Collected data
• • • • • • •
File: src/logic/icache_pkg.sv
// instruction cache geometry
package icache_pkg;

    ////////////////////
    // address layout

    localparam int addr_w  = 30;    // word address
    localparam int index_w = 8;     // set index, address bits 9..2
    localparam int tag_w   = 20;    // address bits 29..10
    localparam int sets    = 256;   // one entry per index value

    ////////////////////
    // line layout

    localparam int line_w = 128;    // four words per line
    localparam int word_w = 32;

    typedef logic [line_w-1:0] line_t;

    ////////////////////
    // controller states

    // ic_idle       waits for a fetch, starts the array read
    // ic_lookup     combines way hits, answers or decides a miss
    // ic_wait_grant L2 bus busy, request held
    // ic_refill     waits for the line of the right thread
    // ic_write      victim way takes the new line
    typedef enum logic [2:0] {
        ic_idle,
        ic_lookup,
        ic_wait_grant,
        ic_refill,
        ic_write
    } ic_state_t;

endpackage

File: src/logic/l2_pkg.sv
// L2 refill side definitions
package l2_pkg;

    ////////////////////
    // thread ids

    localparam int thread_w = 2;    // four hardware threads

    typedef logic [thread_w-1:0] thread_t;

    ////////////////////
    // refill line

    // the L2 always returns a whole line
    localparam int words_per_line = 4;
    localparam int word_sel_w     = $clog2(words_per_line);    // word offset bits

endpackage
• • • • • • •
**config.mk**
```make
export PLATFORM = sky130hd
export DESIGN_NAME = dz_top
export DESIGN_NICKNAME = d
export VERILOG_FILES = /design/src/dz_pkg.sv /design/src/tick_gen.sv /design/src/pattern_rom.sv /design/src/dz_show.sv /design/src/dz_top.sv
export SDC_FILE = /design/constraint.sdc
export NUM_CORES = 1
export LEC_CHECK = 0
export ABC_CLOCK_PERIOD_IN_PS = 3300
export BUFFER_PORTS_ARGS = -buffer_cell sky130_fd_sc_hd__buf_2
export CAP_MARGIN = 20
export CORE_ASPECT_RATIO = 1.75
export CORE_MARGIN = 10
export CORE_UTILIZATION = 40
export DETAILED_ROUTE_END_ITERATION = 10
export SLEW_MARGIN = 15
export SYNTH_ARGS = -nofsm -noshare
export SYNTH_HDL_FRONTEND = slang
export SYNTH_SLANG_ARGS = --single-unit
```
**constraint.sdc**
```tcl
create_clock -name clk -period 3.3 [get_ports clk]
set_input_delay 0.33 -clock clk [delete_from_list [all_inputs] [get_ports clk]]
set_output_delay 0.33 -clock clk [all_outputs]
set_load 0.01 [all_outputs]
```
• • • • • • •
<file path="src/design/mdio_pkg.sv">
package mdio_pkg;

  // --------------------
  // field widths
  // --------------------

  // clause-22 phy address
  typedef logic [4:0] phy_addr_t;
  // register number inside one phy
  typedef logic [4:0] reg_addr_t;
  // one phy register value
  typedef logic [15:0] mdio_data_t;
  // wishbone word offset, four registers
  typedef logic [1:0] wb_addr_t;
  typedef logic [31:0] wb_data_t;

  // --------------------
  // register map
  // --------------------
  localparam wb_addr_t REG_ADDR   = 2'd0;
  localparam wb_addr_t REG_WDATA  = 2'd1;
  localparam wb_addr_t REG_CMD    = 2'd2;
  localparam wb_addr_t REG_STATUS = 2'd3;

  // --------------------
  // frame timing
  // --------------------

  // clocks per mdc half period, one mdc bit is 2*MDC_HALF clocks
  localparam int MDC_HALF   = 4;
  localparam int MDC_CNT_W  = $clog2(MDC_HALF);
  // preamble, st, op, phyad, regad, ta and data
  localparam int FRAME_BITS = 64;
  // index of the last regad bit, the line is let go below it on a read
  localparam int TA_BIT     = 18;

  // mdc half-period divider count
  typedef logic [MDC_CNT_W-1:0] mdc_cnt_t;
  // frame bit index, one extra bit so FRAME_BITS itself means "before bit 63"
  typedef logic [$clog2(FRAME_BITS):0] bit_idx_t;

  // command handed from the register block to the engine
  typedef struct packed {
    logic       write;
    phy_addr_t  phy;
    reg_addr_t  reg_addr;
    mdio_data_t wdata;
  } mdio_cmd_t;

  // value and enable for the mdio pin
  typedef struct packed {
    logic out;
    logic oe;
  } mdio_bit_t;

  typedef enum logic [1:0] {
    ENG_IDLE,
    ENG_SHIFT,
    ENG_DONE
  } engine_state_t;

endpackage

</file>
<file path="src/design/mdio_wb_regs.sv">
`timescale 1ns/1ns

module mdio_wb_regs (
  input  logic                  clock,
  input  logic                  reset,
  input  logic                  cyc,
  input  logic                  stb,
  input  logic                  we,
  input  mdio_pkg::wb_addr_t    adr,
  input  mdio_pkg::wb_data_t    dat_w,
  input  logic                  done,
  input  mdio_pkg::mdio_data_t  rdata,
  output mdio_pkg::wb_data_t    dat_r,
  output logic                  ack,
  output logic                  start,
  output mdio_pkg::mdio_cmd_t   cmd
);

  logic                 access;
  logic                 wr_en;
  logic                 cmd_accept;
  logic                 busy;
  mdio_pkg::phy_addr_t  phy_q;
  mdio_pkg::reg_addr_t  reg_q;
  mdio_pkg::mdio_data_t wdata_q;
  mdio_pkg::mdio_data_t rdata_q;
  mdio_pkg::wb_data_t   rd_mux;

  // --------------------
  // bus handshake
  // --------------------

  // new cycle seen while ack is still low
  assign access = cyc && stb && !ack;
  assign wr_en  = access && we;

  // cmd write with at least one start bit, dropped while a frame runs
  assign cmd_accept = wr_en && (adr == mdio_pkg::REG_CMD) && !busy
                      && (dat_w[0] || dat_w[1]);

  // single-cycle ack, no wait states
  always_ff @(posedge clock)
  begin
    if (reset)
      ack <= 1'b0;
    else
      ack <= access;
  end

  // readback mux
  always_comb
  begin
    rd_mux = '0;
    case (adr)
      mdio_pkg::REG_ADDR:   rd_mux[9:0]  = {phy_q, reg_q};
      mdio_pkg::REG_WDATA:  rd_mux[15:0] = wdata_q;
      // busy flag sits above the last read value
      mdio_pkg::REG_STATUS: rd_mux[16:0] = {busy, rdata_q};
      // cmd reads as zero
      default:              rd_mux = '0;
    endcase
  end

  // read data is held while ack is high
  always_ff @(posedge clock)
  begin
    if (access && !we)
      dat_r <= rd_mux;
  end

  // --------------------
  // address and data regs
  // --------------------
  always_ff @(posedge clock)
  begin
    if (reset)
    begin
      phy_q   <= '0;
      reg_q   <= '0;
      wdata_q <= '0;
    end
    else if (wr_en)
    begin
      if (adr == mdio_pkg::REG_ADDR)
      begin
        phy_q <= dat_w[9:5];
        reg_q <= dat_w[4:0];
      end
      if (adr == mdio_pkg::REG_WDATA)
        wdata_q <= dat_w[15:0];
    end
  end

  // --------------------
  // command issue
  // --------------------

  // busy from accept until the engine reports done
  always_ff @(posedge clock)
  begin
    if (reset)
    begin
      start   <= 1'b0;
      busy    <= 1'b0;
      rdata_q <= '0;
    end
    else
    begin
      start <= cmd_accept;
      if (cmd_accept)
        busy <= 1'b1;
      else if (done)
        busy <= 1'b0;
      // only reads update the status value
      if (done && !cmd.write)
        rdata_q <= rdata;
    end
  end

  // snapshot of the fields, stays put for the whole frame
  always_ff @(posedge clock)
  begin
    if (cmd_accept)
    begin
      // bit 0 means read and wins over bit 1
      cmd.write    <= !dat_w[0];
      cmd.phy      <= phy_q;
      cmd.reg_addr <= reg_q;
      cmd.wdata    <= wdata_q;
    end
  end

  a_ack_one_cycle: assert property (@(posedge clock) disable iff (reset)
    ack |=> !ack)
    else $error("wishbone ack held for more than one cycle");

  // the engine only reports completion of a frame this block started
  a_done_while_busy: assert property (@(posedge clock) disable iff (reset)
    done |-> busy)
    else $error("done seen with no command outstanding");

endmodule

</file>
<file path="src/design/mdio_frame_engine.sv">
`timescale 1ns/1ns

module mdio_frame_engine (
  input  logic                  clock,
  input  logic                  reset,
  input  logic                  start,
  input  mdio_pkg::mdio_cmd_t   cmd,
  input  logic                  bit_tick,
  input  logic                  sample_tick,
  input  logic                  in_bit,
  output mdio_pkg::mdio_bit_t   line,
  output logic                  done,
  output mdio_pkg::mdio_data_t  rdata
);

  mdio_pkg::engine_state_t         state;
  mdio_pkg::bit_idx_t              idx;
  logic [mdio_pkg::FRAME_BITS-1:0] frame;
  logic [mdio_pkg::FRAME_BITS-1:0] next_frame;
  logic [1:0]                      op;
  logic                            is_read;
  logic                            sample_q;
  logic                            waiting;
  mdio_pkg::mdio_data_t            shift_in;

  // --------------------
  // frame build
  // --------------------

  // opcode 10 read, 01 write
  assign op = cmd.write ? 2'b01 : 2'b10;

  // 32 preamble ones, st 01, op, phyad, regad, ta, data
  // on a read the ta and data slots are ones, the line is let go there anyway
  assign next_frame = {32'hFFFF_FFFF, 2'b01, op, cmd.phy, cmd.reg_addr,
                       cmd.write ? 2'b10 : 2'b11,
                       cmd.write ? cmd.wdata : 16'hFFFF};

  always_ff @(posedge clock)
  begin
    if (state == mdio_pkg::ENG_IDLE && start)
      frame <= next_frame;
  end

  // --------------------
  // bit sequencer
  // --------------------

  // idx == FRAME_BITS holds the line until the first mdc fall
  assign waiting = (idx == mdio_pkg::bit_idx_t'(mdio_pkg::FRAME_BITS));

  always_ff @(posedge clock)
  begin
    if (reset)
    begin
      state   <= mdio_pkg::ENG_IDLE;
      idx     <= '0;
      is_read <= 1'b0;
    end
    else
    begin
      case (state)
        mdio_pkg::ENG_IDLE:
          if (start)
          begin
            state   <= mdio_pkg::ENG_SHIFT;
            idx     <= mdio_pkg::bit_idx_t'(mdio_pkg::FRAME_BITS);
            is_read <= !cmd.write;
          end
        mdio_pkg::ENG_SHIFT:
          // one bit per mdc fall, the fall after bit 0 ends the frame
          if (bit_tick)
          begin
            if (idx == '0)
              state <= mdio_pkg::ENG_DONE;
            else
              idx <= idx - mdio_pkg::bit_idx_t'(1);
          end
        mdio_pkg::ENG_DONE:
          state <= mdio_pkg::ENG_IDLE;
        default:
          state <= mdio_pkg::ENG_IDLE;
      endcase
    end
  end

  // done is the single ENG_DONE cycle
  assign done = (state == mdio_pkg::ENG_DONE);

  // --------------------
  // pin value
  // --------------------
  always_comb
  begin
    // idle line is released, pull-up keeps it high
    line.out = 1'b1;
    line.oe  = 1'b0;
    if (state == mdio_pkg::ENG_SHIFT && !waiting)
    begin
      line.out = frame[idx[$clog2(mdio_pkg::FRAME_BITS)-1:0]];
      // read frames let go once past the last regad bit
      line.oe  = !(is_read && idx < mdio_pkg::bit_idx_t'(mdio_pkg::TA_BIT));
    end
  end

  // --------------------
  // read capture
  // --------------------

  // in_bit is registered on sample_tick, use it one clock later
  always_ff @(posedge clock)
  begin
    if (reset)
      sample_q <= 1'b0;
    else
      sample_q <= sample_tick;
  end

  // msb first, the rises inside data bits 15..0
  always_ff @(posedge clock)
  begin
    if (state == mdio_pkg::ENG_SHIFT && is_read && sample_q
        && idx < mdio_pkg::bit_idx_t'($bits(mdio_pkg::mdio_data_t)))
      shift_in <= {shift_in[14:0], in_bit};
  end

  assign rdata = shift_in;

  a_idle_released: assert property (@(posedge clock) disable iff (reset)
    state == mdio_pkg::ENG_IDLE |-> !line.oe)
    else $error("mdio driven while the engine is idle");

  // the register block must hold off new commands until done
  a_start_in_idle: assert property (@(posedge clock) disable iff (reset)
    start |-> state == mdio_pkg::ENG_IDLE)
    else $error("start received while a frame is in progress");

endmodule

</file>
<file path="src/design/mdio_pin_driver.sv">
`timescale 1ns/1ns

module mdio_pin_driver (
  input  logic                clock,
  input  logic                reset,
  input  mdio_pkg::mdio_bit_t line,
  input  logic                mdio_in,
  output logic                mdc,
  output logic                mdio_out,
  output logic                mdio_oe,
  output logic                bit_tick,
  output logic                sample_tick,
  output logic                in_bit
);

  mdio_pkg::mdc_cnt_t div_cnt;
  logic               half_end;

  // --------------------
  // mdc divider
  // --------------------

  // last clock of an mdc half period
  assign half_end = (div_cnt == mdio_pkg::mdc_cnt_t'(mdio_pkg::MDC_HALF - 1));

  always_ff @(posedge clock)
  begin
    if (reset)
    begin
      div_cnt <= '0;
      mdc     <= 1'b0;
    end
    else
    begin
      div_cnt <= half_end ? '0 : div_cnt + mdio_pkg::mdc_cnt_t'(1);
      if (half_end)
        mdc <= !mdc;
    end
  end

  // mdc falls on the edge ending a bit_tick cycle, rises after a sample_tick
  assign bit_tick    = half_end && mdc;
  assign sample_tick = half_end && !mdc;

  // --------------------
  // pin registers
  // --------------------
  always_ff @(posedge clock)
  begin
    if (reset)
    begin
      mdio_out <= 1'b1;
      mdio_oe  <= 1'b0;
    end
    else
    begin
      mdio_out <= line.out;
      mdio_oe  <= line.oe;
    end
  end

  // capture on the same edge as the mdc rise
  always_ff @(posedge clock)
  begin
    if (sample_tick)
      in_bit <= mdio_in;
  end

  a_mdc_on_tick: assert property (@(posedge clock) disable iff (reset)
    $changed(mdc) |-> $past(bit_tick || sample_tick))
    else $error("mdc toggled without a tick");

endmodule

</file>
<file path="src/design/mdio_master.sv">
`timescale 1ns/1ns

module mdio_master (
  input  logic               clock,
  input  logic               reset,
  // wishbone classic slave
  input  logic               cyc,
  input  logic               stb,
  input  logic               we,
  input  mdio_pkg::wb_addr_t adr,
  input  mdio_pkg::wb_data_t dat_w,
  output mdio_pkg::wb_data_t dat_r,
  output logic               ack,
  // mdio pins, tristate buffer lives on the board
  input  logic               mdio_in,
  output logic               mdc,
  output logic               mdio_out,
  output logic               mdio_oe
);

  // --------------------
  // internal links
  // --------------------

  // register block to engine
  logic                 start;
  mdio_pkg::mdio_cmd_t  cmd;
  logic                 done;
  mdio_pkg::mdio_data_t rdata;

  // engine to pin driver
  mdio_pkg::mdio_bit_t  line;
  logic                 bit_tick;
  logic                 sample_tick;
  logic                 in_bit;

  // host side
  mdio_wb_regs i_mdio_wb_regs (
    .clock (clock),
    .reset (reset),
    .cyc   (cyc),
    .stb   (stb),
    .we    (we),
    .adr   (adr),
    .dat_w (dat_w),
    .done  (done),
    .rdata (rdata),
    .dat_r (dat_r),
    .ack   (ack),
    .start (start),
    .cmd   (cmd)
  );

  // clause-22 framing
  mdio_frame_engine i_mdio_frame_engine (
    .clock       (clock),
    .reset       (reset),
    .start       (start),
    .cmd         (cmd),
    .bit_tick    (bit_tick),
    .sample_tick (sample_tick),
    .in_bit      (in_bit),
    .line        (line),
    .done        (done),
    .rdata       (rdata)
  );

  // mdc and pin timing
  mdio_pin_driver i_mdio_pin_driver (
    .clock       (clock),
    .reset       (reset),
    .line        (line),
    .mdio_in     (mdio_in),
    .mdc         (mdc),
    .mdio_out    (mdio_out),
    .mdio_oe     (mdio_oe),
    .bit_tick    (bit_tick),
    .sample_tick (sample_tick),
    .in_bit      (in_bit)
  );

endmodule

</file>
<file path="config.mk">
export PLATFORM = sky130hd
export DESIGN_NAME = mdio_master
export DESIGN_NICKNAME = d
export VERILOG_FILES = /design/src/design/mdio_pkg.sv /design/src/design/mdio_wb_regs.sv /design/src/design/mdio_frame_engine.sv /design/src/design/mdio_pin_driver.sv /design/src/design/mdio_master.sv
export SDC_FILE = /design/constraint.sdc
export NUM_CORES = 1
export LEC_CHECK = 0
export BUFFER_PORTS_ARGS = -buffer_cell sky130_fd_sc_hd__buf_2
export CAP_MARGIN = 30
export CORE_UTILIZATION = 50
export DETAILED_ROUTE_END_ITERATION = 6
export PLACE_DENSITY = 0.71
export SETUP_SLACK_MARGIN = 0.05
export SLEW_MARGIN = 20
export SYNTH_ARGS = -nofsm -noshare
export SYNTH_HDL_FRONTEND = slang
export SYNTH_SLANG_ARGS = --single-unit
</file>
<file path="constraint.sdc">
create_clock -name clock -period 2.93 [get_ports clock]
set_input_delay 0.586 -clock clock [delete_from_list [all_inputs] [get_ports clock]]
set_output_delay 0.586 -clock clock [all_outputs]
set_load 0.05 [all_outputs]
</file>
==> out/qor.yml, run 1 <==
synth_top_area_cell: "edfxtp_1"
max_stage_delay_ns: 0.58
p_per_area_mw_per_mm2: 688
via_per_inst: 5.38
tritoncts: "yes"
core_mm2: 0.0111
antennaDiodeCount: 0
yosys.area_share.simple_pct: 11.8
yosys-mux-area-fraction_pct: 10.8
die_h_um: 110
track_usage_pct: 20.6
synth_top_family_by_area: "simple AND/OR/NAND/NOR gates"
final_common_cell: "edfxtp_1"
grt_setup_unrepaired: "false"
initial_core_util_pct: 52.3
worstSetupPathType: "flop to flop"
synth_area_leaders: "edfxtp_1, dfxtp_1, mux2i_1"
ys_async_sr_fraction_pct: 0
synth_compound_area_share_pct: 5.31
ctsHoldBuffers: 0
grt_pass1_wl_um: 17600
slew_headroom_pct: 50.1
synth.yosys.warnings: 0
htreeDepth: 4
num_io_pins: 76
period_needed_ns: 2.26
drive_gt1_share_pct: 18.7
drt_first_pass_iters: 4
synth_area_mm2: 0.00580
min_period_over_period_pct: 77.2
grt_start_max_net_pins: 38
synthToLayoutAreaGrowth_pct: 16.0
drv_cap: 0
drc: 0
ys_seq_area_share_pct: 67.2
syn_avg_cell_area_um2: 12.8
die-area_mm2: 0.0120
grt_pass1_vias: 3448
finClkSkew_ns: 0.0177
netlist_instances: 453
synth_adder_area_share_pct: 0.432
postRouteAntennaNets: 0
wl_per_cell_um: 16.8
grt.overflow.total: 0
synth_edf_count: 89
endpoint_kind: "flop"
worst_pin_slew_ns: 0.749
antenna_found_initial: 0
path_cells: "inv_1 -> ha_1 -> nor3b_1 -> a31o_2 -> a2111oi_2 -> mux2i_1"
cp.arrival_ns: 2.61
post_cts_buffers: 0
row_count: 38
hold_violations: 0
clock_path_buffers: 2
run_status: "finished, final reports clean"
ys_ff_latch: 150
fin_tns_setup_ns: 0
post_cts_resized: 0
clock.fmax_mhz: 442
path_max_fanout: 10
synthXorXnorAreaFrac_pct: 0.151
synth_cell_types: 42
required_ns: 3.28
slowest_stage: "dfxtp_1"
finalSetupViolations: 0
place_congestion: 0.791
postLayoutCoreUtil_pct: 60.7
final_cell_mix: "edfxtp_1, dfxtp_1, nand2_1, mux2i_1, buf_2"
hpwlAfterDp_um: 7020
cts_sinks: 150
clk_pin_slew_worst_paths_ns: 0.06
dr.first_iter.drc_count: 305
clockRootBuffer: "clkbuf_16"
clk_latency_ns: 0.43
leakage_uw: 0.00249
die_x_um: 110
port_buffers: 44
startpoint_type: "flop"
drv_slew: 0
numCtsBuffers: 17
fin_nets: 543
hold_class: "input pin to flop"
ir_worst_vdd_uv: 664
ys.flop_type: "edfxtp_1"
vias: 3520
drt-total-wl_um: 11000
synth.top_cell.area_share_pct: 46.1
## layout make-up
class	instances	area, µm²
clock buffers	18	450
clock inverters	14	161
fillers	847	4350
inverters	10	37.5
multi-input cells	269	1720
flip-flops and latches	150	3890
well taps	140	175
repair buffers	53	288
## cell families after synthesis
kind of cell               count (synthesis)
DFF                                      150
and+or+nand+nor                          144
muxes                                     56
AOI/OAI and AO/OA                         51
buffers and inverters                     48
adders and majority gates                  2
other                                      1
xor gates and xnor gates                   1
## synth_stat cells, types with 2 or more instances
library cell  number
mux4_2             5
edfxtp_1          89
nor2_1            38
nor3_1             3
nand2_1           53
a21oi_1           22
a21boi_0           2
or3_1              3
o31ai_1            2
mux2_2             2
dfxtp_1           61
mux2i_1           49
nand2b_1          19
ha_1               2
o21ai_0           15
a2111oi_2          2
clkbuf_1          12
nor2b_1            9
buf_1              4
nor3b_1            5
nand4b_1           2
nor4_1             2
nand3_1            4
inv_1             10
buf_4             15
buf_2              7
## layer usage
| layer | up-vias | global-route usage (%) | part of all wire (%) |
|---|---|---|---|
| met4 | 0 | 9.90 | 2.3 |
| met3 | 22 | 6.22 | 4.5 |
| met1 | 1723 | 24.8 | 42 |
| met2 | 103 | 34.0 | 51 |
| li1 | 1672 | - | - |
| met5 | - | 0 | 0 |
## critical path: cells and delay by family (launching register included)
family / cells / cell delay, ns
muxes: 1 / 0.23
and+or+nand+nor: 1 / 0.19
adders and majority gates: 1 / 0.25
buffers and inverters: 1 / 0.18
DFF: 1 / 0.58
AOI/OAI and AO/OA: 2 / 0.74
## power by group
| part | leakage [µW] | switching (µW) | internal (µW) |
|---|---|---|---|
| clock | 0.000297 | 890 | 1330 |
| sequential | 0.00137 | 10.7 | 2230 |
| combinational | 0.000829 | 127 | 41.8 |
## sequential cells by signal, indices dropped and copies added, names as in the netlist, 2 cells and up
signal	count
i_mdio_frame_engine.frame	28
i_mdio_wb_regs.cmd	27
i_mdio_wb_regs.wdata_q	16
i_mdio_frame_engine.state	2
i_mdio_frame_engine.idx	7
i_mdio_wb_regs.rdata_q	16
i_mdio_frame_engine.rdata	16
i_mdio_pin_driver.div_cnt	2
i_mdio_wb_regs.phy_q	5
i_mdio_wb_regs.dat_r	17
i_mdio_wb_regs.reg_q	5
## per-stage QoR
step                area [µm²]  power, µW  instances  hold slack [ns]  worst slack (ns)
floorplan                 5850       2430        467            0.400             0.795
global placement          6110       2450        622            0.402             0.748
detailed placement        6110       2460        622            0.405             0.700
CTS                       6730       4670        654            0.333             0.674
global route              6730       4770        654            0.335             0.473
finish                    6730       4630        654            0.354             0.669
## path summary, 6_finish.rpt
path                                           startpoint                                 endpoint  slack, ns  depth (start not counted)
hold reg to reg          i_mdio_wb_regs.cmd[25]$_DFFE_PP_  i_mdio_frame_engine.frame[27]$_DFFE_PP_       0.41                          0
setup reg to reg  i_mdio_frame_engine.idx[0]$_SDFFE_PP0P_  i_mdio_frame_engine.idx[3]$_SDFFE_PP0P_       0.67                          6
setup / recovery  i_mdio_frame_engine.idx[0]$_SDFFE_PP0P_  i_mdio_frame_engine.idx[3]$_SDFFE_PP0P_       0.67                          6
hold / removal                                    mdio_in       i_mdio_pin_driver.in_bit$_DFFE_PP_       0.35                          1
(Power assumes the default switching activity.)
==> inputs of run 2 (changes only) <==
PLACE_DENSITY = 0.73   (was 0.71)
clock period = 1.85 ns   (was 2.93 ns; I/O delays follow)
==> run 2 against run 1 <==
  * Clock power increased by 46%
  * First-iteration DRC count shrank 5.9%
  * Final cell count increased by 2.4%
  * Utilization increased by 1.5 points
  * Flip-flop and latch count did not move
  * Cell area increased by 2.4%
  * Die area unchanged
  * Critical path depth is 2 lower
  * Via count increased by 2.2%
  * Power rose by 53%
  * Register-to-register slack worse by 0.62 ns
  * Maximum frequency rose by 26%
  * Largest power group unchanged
• • • • • • •
(TASK DESCRIPTION)
Determine how many lines of the data above hold the word "synthesis". Output that number only.

(ANSWER SECTION)
2